▶ **Saved entries**:
────

## config.mk

```make
export PLATFORM = sky130hd
export DESIGN_NAME = ped_crossing_fsm
export DESIGN_NICKNAME = d
export VERILOG_FILES = /design/src/rtl/ped_crossing_fsm.sv
export SDC_FILE = /design/constraint.sdc
export NUM_CORES = 1
export LEC_CHECK = 0
export ABC_AREA = 1
export CAP_MARGIN = 10
export CORE_AREA = 3 3 40 42
export CTS_CLUSTER_SIZE = 16
export DETAILED_ROUTE_END_ITERATION = 6
export DIE_AREA = 0 0 43 45
export PLACE_DENSITY = 0.78
export SLEW_MARGIN = 15
export SYNTH_ARGS = -nofsm -noshare
export SYNTH_HDL_FRONTEND = slang
export SYNTH_SLANG_ARGS = --single-unit
```

## constraint.sdc

```tcl
create_clock -name clk -period 2.4 [get_ports clk]
set_input_delay 0.6 -clock clk [delete_from_list [all_inputs] [get_ports clk]]
set_output_delay 0.6 -clock clk [all_outputs]
set_load 0.01 [all_outputs]
```

## src/rtl/ped_crossing_fsm.sv

```systemverilog
// Pedestrian-crossing light controller: tick-timed GREEN/YELLOW/CLEAR/WALK/FLASH cycle.
// Latency: ped_req reaches ped_pending after 3 clk edges; outputs are registered-state decodes.
// Backpressure: none; the timer advances only on tick, so state and timer hold while tick is low.
module ped_crossing_fsm #(
  parameter int GREEN_TICKS  = 8,
  parameter int YELLOW_TICKS = 3,
  parameter int CLEAR_TICKS  = 1,
  parameter int WALK_TICKS   = 6,
  parameter int FLASH_TICKS  = 4,
  parameter int CNT_W        = 4
) (
  input  logic       clk,
  input  logic       rstb,
  input  logic       tick,
  input  logic       ped_req,
  output logic       main_g,
  output logic       main_y,
  output logic       main_r,
  output logic       walk,
  output logic       dont_walk,
  output logic       ped_pending,
  output logic [2:0] state
);

  localparam logic [2:0] ST_GREEN  = 3'd0;
  localparam logic [2:0] ST_YELLOW = 3'd1;
  localparam logic [2:0] ST_CLEAR  = 3'd2;
  localparam logic [2:0] ST_WALK   = 3'd3;
  localparam logic [2:0] ST_FLASH  = 3'd4;

  // Timer reload values: each state runs for exactly its *_TICKS ticks.
  localparam logic [CNT_W-1:0] GREEN_LD  = CNT_W'(GREEN_TICKS - 1);
  localparam logic [CNT_W-1:0] YELLOW_LD = CNT_W'(YELLOW_TICKS - 1);
  localparam logic [CNT_W-1:0] CLEAR_LD  = CNT_W'(CLEAR_TICKS - 1);
  localparam logic [CNT_W-1:0] WALK_LD   = CNT_W'(WALK_TICKS - 1);
  localparam logic [CNT_W-1:0] FLASH_LD  = CNT_W'(FLASH_TICKS - 1);

  logic [2:0]       cur_state, nxt_state;
  logic [CNT_W-1:0] timer, nxt_timer;
  logic             pending, nxt_pending;
  logic             flash, nxt_flash;
  logic             sync1, sync2;
  logic             legal;
  logic             req_set, req_clr;

  // State, timer, request latch, flash phase and button synchronizer registers.
  always_ff @(posedge clk) begin
    if (!rstb) begin
      cur_state <= ST_GREEN;
      timer     <= GREEN_LD;
      pending   <= 1'b0;
      flash     <= 1'b0;
      sync1     <= 1'b0;
      sync2     <= 1'b0;
    end else begin
      cur_state <= nxt_state;
      timer     <= nxt_timer;
      pending   <= nxt_pending;
      flash     <= nxt_flash;
      sync1     <= ped_req;
      sync2     <= sync1;
    end
  end

  // Next-state, timer reload/decrement, flash phase and request latch update.
  always_comb begin
    nxt_state = cur_state;
    nxt_timer = timer;
    nxt_flash = flash;
    legal     = (cur_state <= ST_FLASH);

    if (!legal) begin
      nxt_state = ST_GREEN;
      nxt_timer = GREEN_LD;
    end else if (tick) begin
      if (timer != '0) begin
        nxt_timer = timer - CNT_W'(1);
      end else begin
        case (cur_state)
          ST_GREEN: begin
            // Minimum green is served; wait here (timer parked at 0) for a request.
            if (pending) begin
              nxt_state = ST_YELLOW;
              nxt_timer = YELLOW_LD;
            end
          end
          ST_YELLOW: begin
            nxt_state = ST_CLEAR;
            nxt_timer = CLEAR_LD;
          end
          ST_CLEAR: begin
            nxt_state = ST_WALK;
            nxt_timer = WALK_LD;
          end
          ST_WALK: begin
            nxt_state = ST_FLASH;
            nxt_timer = FLASH_LD;
          end
          ST_FLASH: begin
            nxt_state = ST_GREEN;
            nxt_timer = GREEN_LD;
          end
          default: begin
            nxt_state = ST_GREEN;
            nxt_timer = GREEN_LD;
          end
        endcase
      end
    end

    if (cur_state == ST_FLASH && tick)
      nxt_flash = ~flash;
    if (cur_state != ST_FLASH && nxt_state == ST_FLASH)
      nxt_flash = 1'b1;

    // Level-sensitive set means a held button re-arms only once WALK is over.
    req_set = sync2 && (cur_state == ST_GREEN || cur_state == ST_YELLOW ||
                        cur_state == ST_CLEAR || cur_state == ST_FLASH);
    req_clr = (cur_state != ST_WALK) && (nxt_state == ST_WALK);
    nxt_pending = req_clr ? 1'b0 : (pending | req_set);
  end

  // Moore lamp decode from registered state and flash phase.
  always_comb begin
    main_g    = 1'b0;
    main_y    = 1'b0;
    main_r    = 1'b0;
    walk      = 1'b0;
    dont_walk = 1'b0;
    case (cur_state)
      ST_GREEN: begin
        main_g    = 1'b1;
        dont_walk = 1'b1;
      end
      ST_YELLOW: begin
        main_y    = 1'b1;
        dont_walk = 1'b1;
      end
      ST_CLEAR: begin
        main_r    = 1'b1;
        dont_walk = 1'b1;
      end
      ST_WALK: begin
        main_r = 1'b1;
        walk   = 1'b1;
      end
      ST_FLASH: begin
        main_r    = 1'b1;
        dont_walk = flash;
      end
      default: begin
        // Illegal code lasts one clk; show the safe all-stop aspect meanwhile.
        main_r    = 1'b1;
        dont_walk = 1'b1;
      end
    endcase
  end

  assign state       = cur_state;
  assign ped_pending = pending;

endmodule

```
File: config.mk
export PLATFORM = sky130hd
export DESIGN_NAME = matrix_mem_ctrl
export DESIGN_NICKNAME = d
export VERILOG_FILES = /design/src/rtl/matrix_mem_ctrl.sv
export SDC_FILE = /design/constraint.sdc
export NUM_CORES = 2
export LEC_CHECK = 0
export ABC_CLOCK_PERIOD_IN_PS = 11020
export BUFFER_PORTS_ARGS = -buffer_cell sky130_fd_sc_hd__buf_2
export CAP_MARGIN = 20
export CELL_PAD_IN_SITES_DETAIL_PLACEMENT = 1
export CELL_PAD_IN_SITES_GLOBAL_PLACEMENT = 1
export CORE_MARGIN = 8
export CORE_UTILIZATION = 51
export CTS_CLUSTER_DIAMETER = 200
export DETAILED_ROUTE_END_ITERATION = 10
export GPL_ROUTABILITY_DRIVEN = 0
export PLACE_DENSITY_LB_ADDON = 0.1
export SYNTH_ARGS = -nofsm -noshare
export SYNTH_HDL_FRONTEND = slang
export SYNTH_SLANG_ARGS = --single-unit
File: constraint.sdc
create_clock -name clk -period 11.02 [get_ports clk]
set_input_delay 3.306 -clock clk [delete_from_list [all_inputs] [get_ports clk]]
set_output_delay 3.306 -clock clk [all_outputs]
set_load 0.05 [all_outputs]
File: src/rtl/matrix_mem_ctrl.sv
// matrix_mem_ctrl: multi-slot matrix store with combinational ALU reads, ALU write-back
// and a row-major valid/ready streaming loader.
module matrix_mem_ctrl #(
    parameter int NUM_SLOTS = 3,
    parameter int MAX_DIM   = 5,
    parameter int DW        = 16
) (
    input  logic          clk,
    input  logic          rst_n,
    input  logic [1:0]    rd_slot_i,
    input  logic [2:0]    rd_row_i,
    input  logic [2:0]    rd_col_i,
    output logic [DW-1:0] rd_data_o,
    output logic [2:0]    cur_m_o,
    output logic [2:0]    cur_n_o,
    input  logic [1:0]    wr_slot_i,
    input  logic [2:0]    wr_row_i,
    input  logic [2:0]    wr_col_i,
    input  logic [DW-1:0] wr_data_i,
    input  logic          wr_we_i,
    input  logic [2:0]    res_m_i,
    input  logic [2:0]    res_n_i,
    input  logic          dim_we_i,
    input  logic          ld_start_i,
    input  logic [1:0]    ld_slot_i,
    input  logic [2:0]    ld_m_i,
    input  logic [2:0]    ld_n_i,
    input  logic          ld_valid_i,
    input  logic [DW-1:0] ld_data_i,
    output logic          ld_ready_o,
    output logic          ld_busy_o,
    output logic          ld_done_o,
    output logic          ld_error_o
);
    localparam int DEPTH = NUM_SLOTS * MAX_DIM * MAX_DIM;
    localparam int IW = $clog2(DEPTH);
    localparam logic [1:0] NS = 2'(NUM_SLOTS);
    localparam logic [2:0] MD = 3'(MAX_DIM);

    typedef enum logic [1:0] {L_IDLE, L_FILL, L_DONE} st_e;

    st_e           st_q;
    logic [DW-1:0] mem_q [DEPTH];
    logic [2:0]    dm_q [NUM_SLOTS];
    logic [2:0]    dn_q [NUM_SLOTS];
    logic [1:0]    slot_q;
    logic [2:0]    lm_q, ln_q, r_q, c_q;
    logic          err_q;
    logic          rd_ok, wr_ok, start_ok, beat, last_col, last;

    function automatic logic [IW-1:0] idx(input logic [1:0] s, input logic [2:0] r, input logic [2:0] c);
        return IW'(s) * IW'(MAX_DIM * MAX_DIM) + IW'(r) * IW'(MAX_DIM) + IW'(c);
    endfunction

    assign rd_ok     = rd_slot_i < NS && rd_row_i < MD && rd_col_i < MD;
    assign rd_data_o = rd_ok ? mem_q[idx(rd_slot_i, rd_row_i, rd_col_i)] : '0;
    assign cur_m_o   = rd_slot_i < NS ? dm_q[rd_slot_i] : '0;
    assign cur_n_o   = rd_slot_i < NS ? dn_q[rd_slot_i] : '0;
    assign wr_ok     = wr_slot_i < NS && wr_row_i < MD && wr_col_i < MD;
    assign start_ok  = ld_slot_i < NS && ld_m_i != 3'd0 && ld_m_i <= MD && ld_n_i != 3'd0 && ld_n_i <= MD;
    // The ALU owns the storage whenever it writes; the loader simply waits a cycle.
    assign ld_ready_o = st_q == L_FILL && !(wr_we_i || dim_we_i);
    assign beat       = ld_ready_o && ld_valid_i;
    assign last_col   = c_q == ln_q - 3'd1;
    assign last       = last_col && r_q == lm_q - 3'd1;
    assign ld_busy_o  = st_q == L_FILL;
    assign ld_done_o  = st_q == L_DONE;
    assign ld_error_o = err_q;

    always_ff @(posedge clk or negedge rst_n) begin
        if (!rst_n) begin
            st_q   <= L_IDLE;
            slot_q <= '0;
            lm_q   <= '0;
            ln_q   <= '0;
            r_q    <= '0;
            c_q    <= '0;
            err_q  <= 1'b0;
            for (int i = 0; i < DEPTH; i++) mem_q[i] <= '0;
            for (int i = 0; i < NUM_SLOTS; i++) begin
                dm_q[i] <= '0;
                dn_q[i] <= '0;
            end
        end else begin
            err_q <= 1'b0;
            case (st_q)
                L_IDLE: if (ld_start_i) begin
                    if (start_ok) begin
                        dm_q[ld_slot_i] <= ld_m_i;
                        dn_q[ld_slot_i] <= ld_n_i;
                        slot_q <= ld_slot_i;
                        lm_q   <= ld_m_i;
                        ln_q   <= ld_n_i;
                        r_q    <= '0;
                        c_q    <= '0;
                        st_q   <= L_FILL;
                    end else begin
                        err_q <= 1'b1;
                    end
                end
                L_FILL: if (beat) begin
                    mem_q[idx(slot_q, r_q, c_q)] <= ld_data_i;
                    c_q <= last_col ? 3'd0 : c_q + 3'd1;
                    r_q <= last_col ? r_q + 3'd1 : r_q;
                    if (last) st_q <= L_DONE;
                end
                default: st_q <= L_IDLE;
            endcase
            if (wr_we_i && wr_ok) mem_q[idx(wr_slot_i, wr_row_i, wr_col_i)] <= wr_data_i;
            if (dim_we_i && wr_slot_i < NS) begin
                dm_q[wr_slot_i] <= res_m_i;
                dn_q[wr_slot_i] <= res_n_i;
            end
        end
    end
endmodule

After elaboration in Yosys (flattened, before gate mapping)
Cells that the tools add are included.
{"block": "totals", "register_bits": 1235, "elab_cells": 218, "in_bits": 68, "out_inout_bits": 26}
{"block": "op_classes", "reduce_logical": 27, "magnitude_cmp": 19, "n_eq_ne": 9, "n_bitwise": 6, "multipliers": 6, "n_mux": 53, "add_sub_neg": 10}
{"op": "two-way mux 1200 bit", "n": 3}
{"op": "bitwise mux 1200 bit", "n": 2}
{"op": "demux 16 bit (select 7 bit)", "n": 2}
{"op": "binary-select mux 16 bit (select 7 bit)", "n": 1}
{"op": "two-way mux 16 bit", "n": 5}
{"op": "two-way mux 9 bit", "n": 8}
{"op": "two-way mux 3 bit", "n": 14}
{"op": "bitwise mux 9 bit", "n": 4}
{"op": ">= comparator 8 bit, second input constant", "n": 3}
{"op": "NOT 7 -> 8 bit", "n": 3}
{"op": "adder 7 x 3 -> 7 bit", "n": 3}
{"op": "adder 7 x 6 -> 7 bit", "n": 3}
{"op": "multiplier 2 x 5 -> 7 bit, second input constant", "n": 3}
{"op": "multiplier 3 x 3 -> 6 bit, second input constant", "n": 3}
{"op": "logical AND 1 bit", "n": 17}
{"op": "< comparator 8 x 1 -> 1 bit, second input constant", "n": 2}
{"op": "binary-select mux 3 bit (select 2 bit)", "n": 2}
{"op": "demux 3 bit (select 2 bit)", "n": 2}
{"op": "< comparator 3 bit, second input constant", "n": 4}
{"op": "one-hot mux 3 bit (2 select lines)", "n": 2}
{"op": ">= comparator 3 bit, second input constant", "n": 3}
{"op": "NOT 2 -> 3 bit", "n": 3}
{"op": "two-way mux 2 bit", "n": 4}
{"op": "AND reduction 4 bit", "n": 2}
{"op": "19 further kinds", "n": 32}

Logic depth before layout (Yosys ltp)
{"block": "logic_depth", "depth_word": 13, "ltp_mapped": 19, "depth_no_buf": 14}

Worst setup path after synthesis
No wires, ideal clock.
{"block": "synth_path", "path_type": "input to output", "start": "in rd_row_i[0]", "end": "out rd_data_o[12]", "path_slack_ns": -0.153, "cell_stages": 16, "required_time_ns": 7.714, "arrival_time_ns": 7.867, "n_path_buf": 5, "path_cell_list": "ha_1 -> ha_1 -> inv_1 -> fa_1 -> inv_1 -> ha_1 -> fa_1 -> clkbuf_1 -> buf_2 -> buf_2 -> buf_2 -> buf_1 -> nor3_1 -> a221oi_1 -> o21ai_0 -> o21ai_0"}
{"block": "synth_via", "elab_chain_cells": 8, "elab_cells_between_ends": 11, "cone_classes": "add/sub (2); mul (1); order compare (1); mux (4); bitwise (1); reduce/logical (2)"}
{"element": "start: declaration", "line": "11", "source": "input logic [2:0] rd_row_i,"}
{"element": "multiplier 3 x 3 -> 6 bit", "line": "52", "source": "return IW'(s) * IW'(MAX_DIM * MAX_DIM) + IW'(r) * IW'(MAX_DIM) + IW'(c);"}
{"element": "adder 7 x 6 -> 7 bit", "line": "52"}
{"element": "adder 7 x 3 -> 7 bit", "line": "52"}
{"element": "NOT 7 -> 8 bit (implied by the code)", "line": "56", "source": "assign rd_data_o = rd_ok ? mem_q[idx(rd_slot_i, rd_row_i, rd_col_i)] : '0;"}
{"element": "binary-select mux 16 bit (select 7 bit)", "line": "56"}
{"element": "two-way mux 16 bit (implied by the code) (2 in a row)", "line": "56"}
{"element": "two-way mux 16 bit (*)", "line": "56"}
{"element": "end: declaration", "line": "13", "source": "output logic [DW-1:0] rd_data_o,"}
Every way passes the cells marked *; elsewhere a longest branch is shown, timed or not. The select of a mux whose other input is x is not followed.

Final worst setup path
{"block": "layout_path", "start": "in rd_row_i[0]", "end": "out rd_data_o[0]"}
The elaborated chain is that of the path after synthesis.

==> impl_metrics.toml <==
[logic_synthesis]
synth_area_per_cell_um2 = 10.1
netlist_area_mm2 = 0.0698
synth-compound-area-share_pct = 20.4
synthMuxAreaShare_pct = 17.6
ys.flop_type = "dfrtp_1"
synth_edf_count = 0
ys_warn_count = 0
seq_area_frac_synth_pct = 44.3
syn-instance-count = 6899
ys_seq_elements = 1235
synth_adder_area_share_pct = 1.24
ys_types = 76
async_flop_share_pct = 100
synth_simple_gate_area_share_pct = 11.5
syn_nets = 7029
synthXorXnorAreaFrac_pct = 0.265
synth_top_family_by_area = "compound AO/OA/AOI/OAI gates"

[hold_path]
hold_end = "lm_q[1]"
hold_depth = 1
hold_path_class = "register to register"
min_from = "lm_q[1]"

[cts]
h-tree-depth = 4
postCtsHoldBufs = 0
clk_path_buf_depth = 3
clock-sinks = 1235
clkLatencyLatePin_ns = 0.82
root_buffer = "clkbuf_16"
cts_tree = "done"
clk_pin_slew_ns = 0.05
numCtsBuffers = 144

[routing]
first_iter_violations = 8951
drc = 0
wl_um = 327000
routed-via-count = 64600
ant_nets = 0
via_per_inst = 7.54
firstDrtPassIters = 9
routedWlPerCell_um = 38.2

[sta]
post-route-period-util_pct = 100
rsz0062_at_grt = "no"
setup_viol = 1
fin_skew_ns = 0.0326
setup_ws_ns = -0.0462
hold_violations = 0
maxSlewHeadroom_pct = 17.8
period_minus_slack_ns = 11.07
max_freq_ghz = 0.0904
drv_slew = 0
tightest_slew_ns = 1.23

[floorplanning]
fp.coreArea_mm2 = 0.136
rows = 135
dieArea_mm2 = 0.149
initial_core_util_pct = 51.5
ios = 94
die_h_um = 386
die_w_um = 386

[setup_path]
required_ns = 7.71
ff2ff_setup_slack_ns = 5.09
r2r_cells = 15
crit_path_start_kind = "primary input"
worstSetupPathType = "primary input to output port"
crit_arrival_ns = 7.76
cp_max_fo = 23
rr_startpoint = "r_q[0]"
worstSetupEndpointType = "output port"
r2r-end = "mem_q[632]"

[grt]
track_usage_pct = 43.3
grt_pass1_vias = 66100
grt_max_degree = 159
grt_overflow = 0
grt_pass1_wl_um = 473000
antenna_found_initial = 21

[place]
dp_slack_ns = -0.153
port_buffers = 93
dp_cells = 8278
place_hpwl_um = 209000

[run]
maxCapViolations = 0

[pwr]
cellPowerDensity_mw_per_mm2 = 273
leakage_nw = 33.7
ir_drop_mv = 0.364

[final_layout]
nNetsFinal = 6779
drive_above_1_share_pct = 18.5
fillers = 14400
layoutNonFillerInstCount = 8559
synthToLayoutAreaGrowth_pct = 11.2

[run_status]
violations = "setup timing"
outcome = "finished, violations left"
## cell usage in the layout, fill, tap and decap left out, types with 192 or more instances in the layout
cell type | synthesis | layout
a2bb2oi_1 | 229 | 229
dfrtp_1 | 1235 | 1235
nand3_1 | 211 | 211
mux4_2 | 286 | 286
o21ai_0 | 567 | 559
mux2_2 | 227 | 227
nand2_1 | 654 | 649
mux2i_1 | 323 | 314
a21oi_1 | 436 | 436
a22oi_1 | 532 | 532
buf_4 | 5 | 286
o2bb2ai_1 | 192 | 192
nor2_1 | 518 | 505
## metrics by stage
stage          power [W]  area [um2]  hold WS (ns)  TNS, ns  util [%]
6_report          0.0212       77700         0.517  -0.0462      57.3
3_5_place_dp      0.0158       72800         0.499   -0.492      53.6
2_1_floorplan     0.0120       69800         0.479        0         -
3_3_place_gp      0.0155       72600         0.492   -0.202      53.6
4_1_cts           0.0207       77500         0.520        0      57.1
5_1_grt           0.0216       77600         0.539        0      57.2
## cell usage after synthesis (50+ instances only)
| cell type | instances | area share (%) |
|---|---|---|
| dfrtp_1 | 1235 | 44 |
| a31oi_1 | 50 | 0.45 |
| a22oi_1 | 532 | 5.7 |
| and3_1 | 100 | 0.90 |
| buf_2 | 69 | 0.49 |
| o2bb2ai_1 | 192 | 2.4 |
| nand2_1 | 654 | 3.5 |
| a2bb2oi_1 | 229 | 2.9 |
| mux2_2 | 227 | 3.7 |
| nor2_1 | 518 | 2.8 |
| nand4_1 | 111 | 0.99 |
| ha_1 | 50 | 0.90 |
| mux4_2 | 286 | 9.2 |
| mux2i_1 | 323 | 4.6 |
| clkbuf_1 | 644 | 3.5 |
| o21ai_0 | 567 | 4.1 |
| a21oi_1 | 436 | 3.1 |
| buf_1 | 72 | 0.39 |
| nand3_1 | 211 | 1.5 |
## final cells by class
type | count | area (um2) | share of cell area [%]
Clock buffer | 218 | 4240 | 5.45
Sequential cell | 1235 | 30900 | 39.8
Tap cell | 1781 | 2230 | 2.87
Multi-Input combinational cell | 4820 | 36100 | 46.5
Timing Repair Buffer | 402 | 3520 | 4.53
Inverter | 46 | 173 | 0.222
Clock inverter | 41 | 480 | 0.619
Antenna cell | 16 | 40.0 | 0.0516
## metal layers
layer / routed length, um / up-vias / global-route usage, %
li1: - / 25300 / -
met1: 117000 / 33100 / 53.5
met2: 138000 / 4753 / 62.1
met3: 41400 / 1459 / 15.3
met4: 30400 / 8 / 32.6
met5: 97 / - / 0
## critical path: stages
cell and delay (ns):
buf_2 0.11, ha_1 0.29, ha_1 0.27, inv_1 0.04, fa_1 0.48, inv_1 0.05
ha_2 0.19, fa_4 0.77, buf_12 0.19, buf_12 0.24, and2_4 0.37, buf_4 0.21
a22oi_1 0.09, nand3_1 0.14, nand4_1 0.10, o21ai_0 0.43, buf_4 0.26, buf_12 0.15
## flip-flops by register name, summed over array words and instances, names as in the netlist
name,flops
mem_q,1200
c_q,3
ln_q,3
dm_q,9
st_q,2
dn_q,9
ld_error_o,1
r_q,3
slot_q,2
lm_q,3
## what timing repair did
item / in CTS / in global routing
setup buffers: 0 / 1
resized for setup: 5 / 5
endpoints found under the hold margin: 0 / 0
pin swaps: 1 / 1
setup endpoints to repair: 10 / 15
## how the worst max path moves through the flow
stage           startpoint             to  slack [ns]  cells past startpoint
3_3_place_gp   rd_row_i[0]   rd_data_o[0]       -0.09                     17
2_1_floorplan  rd_row_i[0]   rd_data_o[2]        0.03                     16
5_1_grt        rd_row_i[0]  rd_data_o[11]       0.005                     17
3_5_place_dp   rd_row_i[0]  rd_data_o[15]       -0.15                     16
6_report       rd_row_i[0]   rd_data_o[0]       -0.05                     18
4_1_cts        rd_row_i[0]   rd_data_o[8]      0.0002                     16
## cell families after synthesis
kind of cell               count (synthesis)
AOI/OAI and AO/OA                       2154
and+or+nand+nor                         1746
DFF                                     1235
buffers and inverters                    844
muxes                                    839
adders and majority gates                 62
xor gates and xnor gates                  19
## power by group
| group | leakage [nW] | internal [W] | total [W] | switching (W) |
|---|---|---|---|---|
| logic | 14.4 | 0.00320 | 0.00950 | 0.00630 |
| registers | 16.9 | 0.00590 | 0.00681 | 0.000915 |
| clock network | 2.32 | 0.00282 | 0.00492 | 0.00209 |
Note: power is estimated with default switching activity, not from simulation.
===== config.mk =====
export PLATFORM = sky130hd
export DESIGN_NAME = nrzi_encoder
export DESIGN_NICKNAME = d
export VERILOG_FILES = /design/src/rtl/nrzi_encoder_pkg.sv /design/src/rtl/nrzi_encoder.sv
export SDC_FILE = /design/constraint.sdc
export NUM_CORES = 1
export LEC_CHECK = 0
export BUFFER_PORTS_ARGS = -buffer_cell sky130_fd_sc_hd__buf_2
export CORE_MARGIN = 1.5
export CORE_UTILIZATION = 52
export CTS_CLUSTER_DIAMETER = 30
export CTS_CLUSTER_SIZE = 30
export DETAILED_ROUTE_END_ITERATION = 16
export PLACE_DENSITY = 0.75
export SYNTH_ARGS = -nofsm -noshare
export SYNTH_HDL_FRONTEND = slang
export SYNTH_SLANG_ARGS = --single-unit

===== constraint.sdc =====
create_clock -name clk -period 2.12 [get_ports clk]
set_input_delay 0.212 -clock clk [delete_from_list [all_inputs] [get_ports clk]]
set_output_delay 0.212 -clock clk [all_outputs]
set_load 0.01 [all_outputs]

────

▶ **Brief**:
Report back each line of the entries that holds the string "return".

▶ **Exercise response**:
        return IW'(s) * IW'(MAX_DIM * MAX_DIM) + IW'(r) * IW'(MAX_DIM) + IW'(c);
{"element": "multiplier 3 x 3 -> 6 bit", "line": "52", "source": "return IW'(s) * IW'(MAX_DIM * MAX_DIM) + IW'(r) * IW'(MAX_DIM) + IW'(c);"}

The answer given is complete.